Frases del Primer Sol cuando era un solecito

Inuit, por el Primer Sol (2010)

Inuit, por el Primer Sol (2010)

Buscando un cuadernito para anotar las locas ideas que corretean por mi cabeza, y con ánimo de no comprar nada innecesario con mi ya comprometido sueldo, he encontrado un pequeño tesoro: un cuaderno donde, en una época en la que yo era una ingenua madre 1.0, anotaba las cosas dignas de recordar que decía el Primer Sol. ¡Sus primeras frases célebres caseras!

Y así, tal cual están apuntadas, las transcribo, para que no parezca que sólo los pequeños tienen frases geniales (eso sí, me guardo algunas para otro post de éstos entre tensión y tensión…)
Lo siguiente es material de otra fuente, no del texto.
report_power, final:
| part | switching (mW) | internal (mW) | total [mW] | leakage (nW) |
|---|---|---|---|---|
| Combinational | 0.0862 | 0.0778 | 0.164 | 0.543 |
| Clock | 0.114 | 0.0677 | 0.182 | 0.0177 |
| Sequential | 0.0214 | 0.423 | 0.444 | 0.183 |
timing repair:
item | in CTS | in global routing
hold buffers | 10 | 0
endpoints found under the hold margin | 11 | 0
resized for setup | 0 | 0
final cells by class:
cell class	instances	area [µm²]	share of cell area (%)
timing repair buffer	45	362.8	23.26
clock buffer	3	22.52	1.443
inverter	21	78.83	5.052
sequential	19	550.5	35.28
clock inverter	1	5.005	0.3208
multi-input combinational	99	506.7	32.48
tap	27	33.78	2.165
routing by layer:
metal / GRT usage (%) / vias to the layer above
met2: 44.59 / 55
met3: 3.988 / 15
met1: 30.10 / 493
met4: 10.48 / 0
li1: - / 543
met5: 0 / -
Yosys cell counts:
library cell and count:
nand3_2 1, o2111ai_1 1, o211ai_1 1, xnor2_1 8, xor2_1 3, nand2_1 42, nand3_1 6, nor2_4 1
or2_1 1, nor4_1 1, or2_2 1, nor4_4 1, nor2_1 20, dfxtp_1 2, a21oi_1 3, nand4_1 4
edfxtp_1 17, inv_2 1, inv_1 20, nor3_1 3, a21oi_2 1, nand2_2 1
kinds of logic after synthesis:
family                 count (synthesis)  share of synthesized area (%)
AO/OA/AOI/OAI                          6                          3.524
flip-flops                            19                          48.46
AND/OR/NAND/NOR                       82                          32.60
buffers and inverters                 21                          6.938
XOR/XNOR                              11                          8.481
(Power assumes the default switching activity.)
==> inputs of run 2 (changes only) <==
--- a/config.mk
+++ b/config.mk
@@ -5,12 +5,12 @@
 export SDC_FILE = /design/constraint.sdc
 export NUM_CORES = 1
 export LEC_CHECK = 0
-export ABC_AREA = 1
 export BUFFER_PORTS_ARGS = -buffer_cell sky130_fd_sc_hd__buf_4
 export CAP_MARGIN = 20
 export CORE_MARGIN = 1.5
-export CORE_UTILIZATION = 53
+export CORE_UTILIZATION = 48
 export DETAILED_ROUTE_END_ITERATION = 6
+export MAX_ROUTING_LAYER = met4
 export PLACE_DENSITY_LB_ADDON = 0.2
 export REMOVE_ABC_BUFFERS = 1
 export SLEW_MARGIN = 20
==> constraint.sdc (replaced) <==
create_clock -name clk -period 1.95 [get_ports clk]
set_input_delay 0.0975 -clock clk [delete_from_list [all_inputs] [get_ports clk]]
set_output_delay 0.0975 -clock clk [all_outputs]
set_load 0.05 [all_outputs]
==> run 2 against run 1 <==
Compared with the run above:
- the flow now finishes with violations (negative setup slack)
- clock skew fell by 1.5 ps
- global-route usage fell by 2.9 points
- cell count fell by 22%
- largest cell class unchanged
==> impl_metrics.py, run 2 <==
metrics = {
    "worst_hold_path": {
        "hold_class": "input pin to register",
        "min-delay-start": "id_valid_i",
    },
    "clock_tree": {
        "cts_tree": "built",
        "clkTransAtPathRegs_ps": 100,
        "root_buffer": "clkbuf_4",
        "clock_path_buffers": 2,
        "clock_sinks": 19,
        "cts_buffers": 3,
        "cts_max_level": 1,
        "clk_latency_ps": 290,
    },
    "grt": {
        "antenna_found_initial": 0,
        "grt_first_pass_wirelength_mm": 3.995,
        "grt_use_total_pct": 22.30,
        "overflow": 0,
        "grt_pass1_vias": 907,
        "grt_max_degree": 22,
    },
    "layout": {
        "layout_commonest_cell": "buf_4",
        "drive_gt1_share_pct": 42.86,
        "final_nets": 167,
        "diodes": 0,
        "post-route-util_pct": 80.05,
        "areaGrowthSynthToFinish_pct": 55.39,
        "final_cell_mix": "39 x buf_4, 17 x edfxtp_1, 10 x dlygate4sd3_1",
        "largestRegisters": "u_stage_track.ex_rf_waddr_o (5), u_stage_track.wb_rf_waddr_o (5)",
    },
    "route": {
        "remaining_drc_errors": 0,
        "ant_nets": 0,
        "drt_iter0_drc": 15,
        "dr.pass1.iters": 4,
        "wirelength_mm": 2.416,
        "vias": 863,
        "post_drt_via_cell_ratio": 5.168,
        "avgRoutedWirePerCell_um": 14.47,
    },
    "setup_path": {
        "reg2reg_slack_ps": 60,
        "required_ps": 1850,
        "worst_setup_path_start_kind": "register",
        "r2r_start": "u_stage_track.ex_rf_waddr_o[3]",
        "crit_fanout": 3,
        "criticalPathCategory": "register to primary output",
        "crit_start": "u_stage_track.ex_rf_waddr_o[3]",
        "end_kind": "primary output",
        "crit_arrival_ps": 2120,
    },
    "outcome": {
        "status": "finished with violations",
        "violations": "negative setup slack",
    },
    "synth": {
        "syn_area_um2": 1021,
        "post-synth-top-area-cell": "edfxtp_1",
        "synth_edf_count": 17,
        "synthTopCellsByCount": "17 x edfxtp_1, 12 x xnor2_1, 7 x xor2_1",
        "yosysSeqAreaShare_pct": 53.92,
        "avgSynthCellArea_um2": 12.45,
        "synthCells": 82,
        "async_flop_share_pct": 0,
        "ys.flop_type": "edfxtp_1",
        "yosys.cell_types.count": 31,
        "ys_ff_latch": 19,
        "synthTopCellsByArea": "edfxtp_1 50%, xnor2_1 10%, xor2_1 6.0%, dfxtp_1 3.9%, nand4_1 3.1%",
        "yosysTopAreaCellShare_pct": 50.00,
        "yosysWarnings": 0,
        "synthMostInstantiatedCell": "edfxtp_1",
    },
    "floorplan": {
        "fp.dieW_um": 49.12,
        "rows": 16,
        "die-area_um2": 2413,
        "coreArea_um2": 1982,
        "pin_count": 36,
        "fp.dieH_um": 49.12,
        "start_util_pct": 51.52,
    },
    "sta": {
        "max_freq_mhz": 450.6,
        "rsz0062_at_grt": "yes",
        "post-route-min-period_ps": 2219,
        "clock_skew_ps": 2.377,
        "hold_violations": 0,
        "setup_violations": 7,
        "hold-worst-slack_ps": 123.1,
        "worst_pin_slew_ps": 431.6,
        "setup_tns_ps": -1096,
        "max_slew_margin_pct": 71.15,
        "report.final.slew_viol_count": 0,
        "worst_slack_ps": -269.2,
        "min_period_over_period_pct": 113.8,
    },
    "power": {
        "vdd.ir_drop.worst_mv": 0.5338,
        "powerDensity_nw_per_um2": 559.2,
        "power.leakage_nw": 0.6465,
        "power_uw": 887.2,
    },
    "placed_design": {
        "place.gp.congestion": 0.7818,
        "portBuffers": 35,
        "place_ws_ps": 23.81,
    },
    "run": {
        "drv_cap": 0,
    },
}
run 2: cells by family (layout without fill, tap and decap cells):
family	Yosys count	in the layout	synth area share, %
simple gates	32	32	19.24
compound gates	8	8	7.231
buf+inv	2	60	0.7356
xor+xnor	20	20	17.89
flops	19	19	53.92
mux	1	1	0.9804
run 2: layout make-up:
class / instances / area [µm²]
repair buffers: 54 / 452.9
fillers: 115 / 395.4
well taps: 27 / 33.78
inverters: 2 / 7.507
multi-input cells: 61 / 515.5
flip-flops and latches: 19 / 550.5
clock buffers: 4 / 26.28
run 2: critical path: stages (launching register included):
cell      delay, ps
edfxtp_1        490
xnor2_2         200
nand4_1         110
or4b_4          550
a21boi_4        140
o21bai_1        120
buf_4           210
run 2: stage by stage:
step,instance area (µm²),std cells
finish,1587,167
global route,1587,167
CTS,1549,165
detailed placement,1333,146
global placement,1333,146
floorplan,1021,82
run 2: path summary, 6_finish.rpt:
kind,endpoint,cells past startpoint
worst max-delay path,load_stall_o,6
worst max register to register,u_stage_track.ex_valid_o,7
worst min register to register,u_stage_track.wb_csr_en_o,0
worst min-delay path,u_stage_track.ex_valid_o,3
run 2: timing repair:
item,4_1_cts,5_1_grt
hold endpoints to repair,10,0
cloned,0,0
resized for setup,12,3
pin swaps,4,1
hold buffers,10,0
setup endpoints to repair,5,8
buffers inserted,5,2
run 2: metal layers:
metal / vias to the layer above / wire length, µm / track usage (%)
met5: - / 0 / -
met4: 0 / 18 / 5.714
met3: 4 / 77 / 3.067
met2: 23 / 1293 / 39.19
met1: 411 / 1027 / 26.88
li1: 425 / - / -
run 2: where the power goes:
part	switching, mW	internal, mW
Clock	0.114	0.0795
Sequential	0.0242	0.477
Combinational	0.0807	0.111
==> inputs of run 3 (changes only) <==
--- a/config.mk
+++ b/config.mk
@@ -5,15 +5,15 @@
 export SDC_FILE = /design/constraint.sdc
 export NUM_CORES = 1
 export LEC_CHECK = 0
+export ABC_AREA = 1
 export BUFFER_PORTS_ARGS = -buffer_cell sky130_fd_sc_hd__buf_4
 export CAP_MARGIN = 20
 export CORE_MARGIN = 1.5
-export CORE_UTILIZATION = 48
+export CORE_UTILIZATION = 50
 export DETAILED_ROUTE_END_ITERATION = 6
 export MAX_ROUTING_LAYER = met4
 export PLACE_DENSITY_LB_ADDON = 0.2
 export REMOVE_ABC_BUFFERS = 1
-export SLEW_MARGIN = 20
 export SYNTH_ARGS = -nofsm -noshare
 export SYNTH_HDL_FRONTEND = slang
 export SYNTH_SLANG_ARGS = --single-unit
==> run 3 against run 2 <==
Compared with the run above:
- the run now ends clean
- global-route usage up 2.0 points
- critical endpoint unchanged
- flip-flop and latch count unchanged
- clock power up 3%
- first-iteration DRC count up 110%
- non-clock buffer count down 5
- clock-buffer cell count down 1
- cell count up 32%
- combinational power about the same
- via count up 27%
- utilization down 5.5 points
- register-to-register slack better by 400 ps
**src/logic/cpu_defs.svh**
```systemverilog
// widths, memory depths and instruction encodings for the core
// memory address widths must match the depths below
`ifndef CPU_DEFS_SVH
`define CPU_DEFS_SVH

`define CPU_WORD_W      32
`define CPU_REG_AW      5

`define CPU_IMEM_DEPTH  64
`define CPU_IMEM_AW     6
`define CPU_DMEM_DEPTH  16
`define CPU_DMEM_AW     4

`define CPU_OP_RTYPE    6'h00
`define CPU_OP_ADDI     6'h08
`define CPU_OP_LW       6'h23
`define CPU_OP_SW       6'h2B

`define CPU_FN_ADD      6'h20
`define CPU_FN_SUB      6'h22
`define CPU_FN_AND      6'h24
`define CPU_FN_OR       6'h25
`define CPU_FN_SLT      6'h2A

`endif

```
**src/logic/cpu_pkg.sv**
```systemverilog
// shared types for the pipeline; an all-zero ctrl_t is a bubble
`include "cpu_defs.svh"

package cpu_pkg;

    typedef logic [`CPU_WORD_W-1:0]  word_t;
    typedef logic [`CPU_REG_AW-1:0]  reg_addr_t;
    typedef logic [`CPU_IMEM_AW-1:0] imem_addr_t;
    typedef logic [`CPU_DMEM_AW-1:0] dmem_addr_t;

    // ALU_ADD must stay zero so a bubble decodes as a harmless add
    typedef enum logic [2:0] {
        ALU_ADD = 3'd0,
        ALU_SUB = 3'd1,
        ALU_AND = 3'd2,
        ALU_OR  = 3'd3,
        ALU_SLT = 3'd4
    } alu_op_e;

    typedef struct packed {
        logic    reg_write;
        logic    mem_read;
        logic    mem_write;
        logic    alu_src_imm;   // second operand is the immediate
        logic    mem_to_reg;    // writeback takes load data
        alu_op_e alu_op;
    } ctrl_t;

    typedef struct packed {
        ctrl_t     ctrl;
        word_t     rs_val;
        word_t     rt_val;
        word_t     imm;         // already sign extended
        reg_addr_t dest;
    } id_ex_t;

    typedef struct packed {
        ctrl_t     ctrl;
        word_t     alu_result;
        word_t     store_data;
        reg_addr_t dest;
    } ex_mem_t;

    typedef struct packed {
        logic      reg_write;
        reg_addr_t dest;
        word_t     data;
    } wb_t;

endpackage

```
**src/logic/result_stage.sv**
```systemverilog
// memory and writeback registers with a 16-word data memory
// word index is byte address bits 5:2, so addresses wrap every 16 words
`timescale 1ns/1ps
`include "cpu_defs.svh"

module result_stage (
    input  logic               SYS_clk,
    input  logic               SYS_reset,
    input  cpu_pkg::ex_mem_t   ex_fwd,
    output cpu_pkg::reg_addr_t mem_dest,
    output logic               mem_reg_write,
    output cpu_pkg::wb_t       wb
);
    import cpu_pkg::*;

    ex_mem_t    mem_q;
    dmem_addr_t dmem_idx;
    word_t      dmem [`CPU_DMEM_DEPTH];

    always_ff @(posedge SYS_clk)
    begin
        if (SYS_reset)
            mem_q.ctrl <= '0;
        else
            mem_q <= ex_fwd;
    end

    assign dmem_idx = mem_q.alu_result[`CPU_DMEM_AW+1:2];

    // data words start at zero after reset
    always_ff @(posedge SYS_clk)
    begin
        if (SYS_reset)
        begin
            for (int i = 0; i < `CPU_DMEM_DEPTH; i++)
                dmem[i] <= '0;
        end
        else if (mem_q.ctrl.mem_write)
            dmem[dmem_idx] <= mem_q.store_data;
    end

    always_ff @(posedge SYS_clk)
    begin
        if (SYS_reset)
            wb.reg_write <= 1'b0;
        else
        begin
            wb.reg_write <= mem_q.ctrl.reg_write;
            wb.dest      <= mem_q.dest;
            wb.data      <= mem_q.ctrl.mem_to_reg ? dmem[dmem_idx] : mem_q.alu_result;
        end
    end

    assign mem_dest      = mem_q.dest;
    assign mem_reg_write = mem_q.ctrl.reg_write;

    a_rw_exclusive : assert property (@(posedge SYS_clk) disable iff (SYS_reset)
        !(mem_q.ctrl.mem_read && mem_q.ctrl.mem_write));

endmodule

```
**config.mk**
```make
export PLATFORM = sky130hd
export DESIGN_NAME = result_stage
export DESIGN_NICKNAME = d
export VERILOG_FILES = /design/src/logic/cpu_pkg.sv /design/src/logic/result_stage.sv
export VERILOG_INCLUDE_DIRS = /design/src /design/src/logic
export SDC_FILE = /design/constraint.sdc
export NUM_CORES = 1
export LEC_CHECK = 0
export CORE_MARGIN = 2
export CORE_UTILIZATION = 43
export CTS_CLUSTER_SIZE = 24
export DETAILED_ROUTE_END_ITERATION = 7
export DONT_BUFFER_PORTS = 1
export PLACE_DENSITY_LB_ADDON = 0.2
export SETUP_SLACK_MARGIN = 0.02
export SLEW_MARGIN = 10
export SYNTH_ARGS = -nofsm -noshare
export SYNTH_HDL_FRONTEND = slang
export SYNTH_SLANG_ARGS = --single-unit
```
**constraint.sdc**
```tcl
create_clock -name SYS_clk -period 9.7 [get_ports SYS_clk]
set_clock_uncertainty 0.2 [all_clocks]
set_input_delay 0.97 -clock SYS_clk [delete_from_list [all_inputs] [get_ports SYS_clk]]
set_output_delay 0.97 -clock SYS_clk [all_outputs]
set_load 0.02 [all_outputs]
```
==> summary.txt <==
Critical path
  – Slowest CP cell: dfxtp_4
  – Startpoint Class: flop
  – Critical Path Most Common Cell: buf_4
  – Critical Path End Type: flop
  – Critical Path AT: 4.01 ns
  – CP required: 9.79 ns
  – Max incr delay on CP: 0.91 ns
  – Setup CP Type: reg2reg
  – CP max FO: 38
  – Critical path cell sequence: buf_4 > buf_4 > mux4_2 > o22ai_1 > a221oi_1

Synth
  – Synth Warn #: 0
  – Largest area contributor in the netlist: edfxtp_1
  – Post-Syn Area: 26700 sq um
  – Syn nets: 1664
  – Main synth FF type: edfxtp_1
  – Post-synthesis sequential area ratio: 70.1%
  – Avg Cell Area, Syn: 16.8 sq um
  – Post-Syn Instances: 1585
  – Synth area leaders: edfxtp_1, and2_1, mux4_2, clkbuf_1, mux2i_1
  – #FFs+latches synth: 626
  – Most numerous cell in the Yosys netlist: edfxtp_1
  – EDFF count, synth: 618
  – Synth async-reset ratio: 0%
  – Synth cell types: 27
  – Synth top cells by count: edfxtp_1, and2_1, mux4_2
  – Post-synth top area share: 69.5%

Floorplanning
  – Die W: 253 microns
  – Die height: 253 microns
  – Num rows: 91
  – Die Area: 64100 sq um
  – I/O pin count: 123
  – Core box area: 61600 sq um
  – Starting Density: 43.3%

CTS
  – Clock-pin slew on the worst setup and hold paths: 0.06 ns
  – Clock buffer depth: 3
  – Clock sink count: 626
  – # H-tree levels: 3
  – Worst-Skew Late Latency: 0.61 ns
  – CTS tree: done
  – Setup Buffers After CTS: 0
  – Hold Buf Count CTS: 0
  – CTS Buf Count: 69
  – PostCTS Resize Cnt: 0
  – CTS Root Cell: clkbuf_16

Route
  – DR vias/cell: 5.43
  – Routed Antenna Nets: 0
  – DR vias: 13300
  – Overall routed net length: 65300 microns
  – DRC errors left: 0
  – DRT Pass-1 Iters: 5
  – WL/cell: 26.7 microns
  – Initial DRC Count: 1110

Timing
  – Slew Viols, Final: 0
  – Worst slew margin: 11.2%
  – Worst slew pin tran: 1.33 ns
  – Final Hold Viols: 0
  – Final worst slack: 5.78 ns
  – Setup Viol. Count Final: 0
  – Final Cycle Share: 40.4%
  – Unrepaired setup endpoints after global routing: false
  – Fmax: 255 MHz
  – Fin Setup TNS: 0 ns
  – Final critical-path required period: 3.92 ns

Pwr
  – Leakage power: 10.7 nW
  – Pwr/cell area: 203 nW/um^2
  – Maximum vdd ir drop: 0.127 mV

Worst hold path
  – Worst hold path class: in2reg

Global route
  – Residual overflow from global routing: 0
  – First-pass GRT wire length: 94800 microns
  – Tot GR Track Use: 20.9%
  – Largest net degree at the start of global routing: 129
  – Initial antenna violation count: 0
  – Vias in the first global route: 14000

Place
  – Detailed Place HPWL: 34000 microns
  – DP Worst Slack: 5.68 ns
  – IO Port Bufs: 0
  – Gp weighted congestion: 0.716
  – Dpl cells: 2317

Layout
  – Area Growth Syn to Fin: 11.2%
  – Total Nets Final: 1630
  – Final Core Density: 48.2%
  – Finished Layout Cells: 2442
  – Share of layout cells above drive strength 1: 18.4%
  – # diodes: 0

Status
  – Outcome: complete, no violations

Flow run
  – Maximum Capacitance Violations: 0
worst paths after layout:
kind                 start   endpoint  slack (ns)  cells past startpoint
min              SYS_reset  mem_q[72]        0.24                      1
max                   flop      wb[4]        5.78                      5
min reg2reg  mem_reg_write     wb[37]        0.36                      1
max reg2reg           flop      wb[4]        5.78                      5
cell type report:
cell class                 instances  area [sq um]
clock buffer                      94          1910
clock inverter                    31           215
sequential                       626         18700
timing repair buffer              35           275
multi-input combinational        818          7500
fill                            5163         31900
tap                              837          1050
inverter                           1          8.76
flip-flops by register name, summed over array words and instances (netlist names), named ones only:
register,cells
dmem_idx,4
mem_q,62
mem_dest,5
mem_reg_write,1
wb,38
dmem,512
logic make-up (layout without fill, tap and decap cells):
group | Yosys count | in the layout | share of synthesized area (%)
multiplexers | 164 | 164 | 12.2
flip-flops | 626 | 626 | 70.1
buffers and inverters | 141 | 161 | 2.44
AND/OR/NAND/NOR | 578 | 578 | 13.3
AO/OA/AOI/OAI | 76 | 76 | 2.02
layer usage:
metal	up-vias	part of all wire, %	global-route usage (%)
li1	5862	-	-
met1	6908	42	27.5
met2	425	50	35.1
met3	68	6.9	4.78
met4	0	1.4	5.21
met5	-	0	0
stage by stage:
step                      power (W)  hold slack [ns]  cell area [sq um]
after CTS                   0.00609            0.205              29700
after floorplan             0.00347            0.228              26700
final                       0.00603            0.239              29700
after global placement      0.00360            0.351              27600
after detailed placement    0.00361            0.356              27600
after global routing        0.00622            0.229              29700
placed cells by master (no fill, tap or decap):
cell type / instances
clkinv_8: 2
dfxtp_1: 4
nor3_4: 1
mux2_2: 4
clkbuf_16: 73
or4b_1: 1
and2_1: 512
nor3_2: 3
mux2i_1: 32
nand2b_2: 1
clkinv_2: 10
clkinv_1: 15
and2_2: 1
edfxtp_1: 618
dfxtp_4: 4
nor2_1: 32
buf_4: 34
clkbuf_1: 21
clkinvlp_4: 1
nand4bb_1: 2
a221oi_1: 32
o21ai_4: 12
nor2b_1: 4
nor2_4: 1
nand2b_1: 2
inv_6: 2
buf_12: 1
nand4b_1: 1
o22ai_1: 32
mux4_2: 128
nand2_1: 1
bufinv_16: 2
nor2_2: 11
or2_2: 5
Con casi tres años, yo le hablaba mucho de mi abuelo, mi avi que estaba en el cielo. “Mamá, voy a crecer tanto que tocaré el cielo y veré a tu avi“. Se me saltaron las lágrimas y el abrazo que le di aún debe dejar marca…

Noviembre de 2010, con 4 años: “Soy el rey del kárate“. “¿Y tu cinturón?” “No tengo cinturón, pero los reis no necesitan cinturón“. Está claro que los reis no necesitan perrito que les ladre.

De la misma época de su reinado, por fomentar su creatividad en casa, le pregunto “Las ceras de tu cole, ¿son de las gordas o de las finas?“. “Son de las que pintas en la mesa y se borran con babas” Dónde tienes los espejos cuando más falta te hacen… Y ya casi que siga pintando en el cole…

Un poco anterior, yo “Sol… Sol… ¡Sol! Te estoy llamando, ¿no me oyes?“. “Es que tenía el cerebro en el otro lado, Mamá“. Seguro que alguna teoría científica lo avala y todo… El otro día le dije al Segundo Sol (cuyo nombre repito demasiadas veces a lo largo de la jornada), que en vez de un nombre bonito como el que tiene, debería haberle puesto uno tipo “Recesvinto” o “Epistófanes”. Risas de ambos Soles con la lista de nombres que se me ocurrió. “¿Por qué, Mamá? A mí me gusta el mío“. “Porque así, cuando te llamase la primera vez, no querrías que te llamase una segunda por no volver a oír tu nombre y me harías caso.” Ojiplático que se quedó. Y se portó divinamente, oigan.

Y las dos últimas, del final de ese mismo año, muy navideñas.

La primera antes de dormir, un día después de deambular entre millón y medio de personas de la Plaza Mayor a Cortilandia. “Mamá, Papá Noel, ¿existe?“. Madre en modo DEFCON 3. “Claro, hijo, ¿por qué dices eso?“. “Es que los dragones no existen, los hombres lobo tampoco… a lo mejor Papá Noel no existe“. ¡Pasamos a DEFCON 2! Está muy bien que el crío sea reflexivo, pero se está pasando… “Pero bueno, no te acuerdas el año pasado, cuando entramos en casa y estaban todos los regalos?, ¿quién los iba a traer, si no?“. “No sé… personas...” Vale, DEFCON 1, la destrucción planetaria es inminente: hay que usar la principal arma del arsenal de madre: la Posesión de la Verdad Absoluta. “Pues no hijo, Papá Noel existe“. “Ah“. “Y los Reyes Magos, también“, por si acaso. “No, si esos ya sabía que existen…” Obvio… Volvemos a DEFCON 4 (una madre nunca está en DEFCON 5, como bien saben la madre ninja y la madre tigre)

Y la última contándome cosas de la función navideña de 2010: “Mamá, ¡me sé también lo que dicen los equipajes de los Reyes Magos!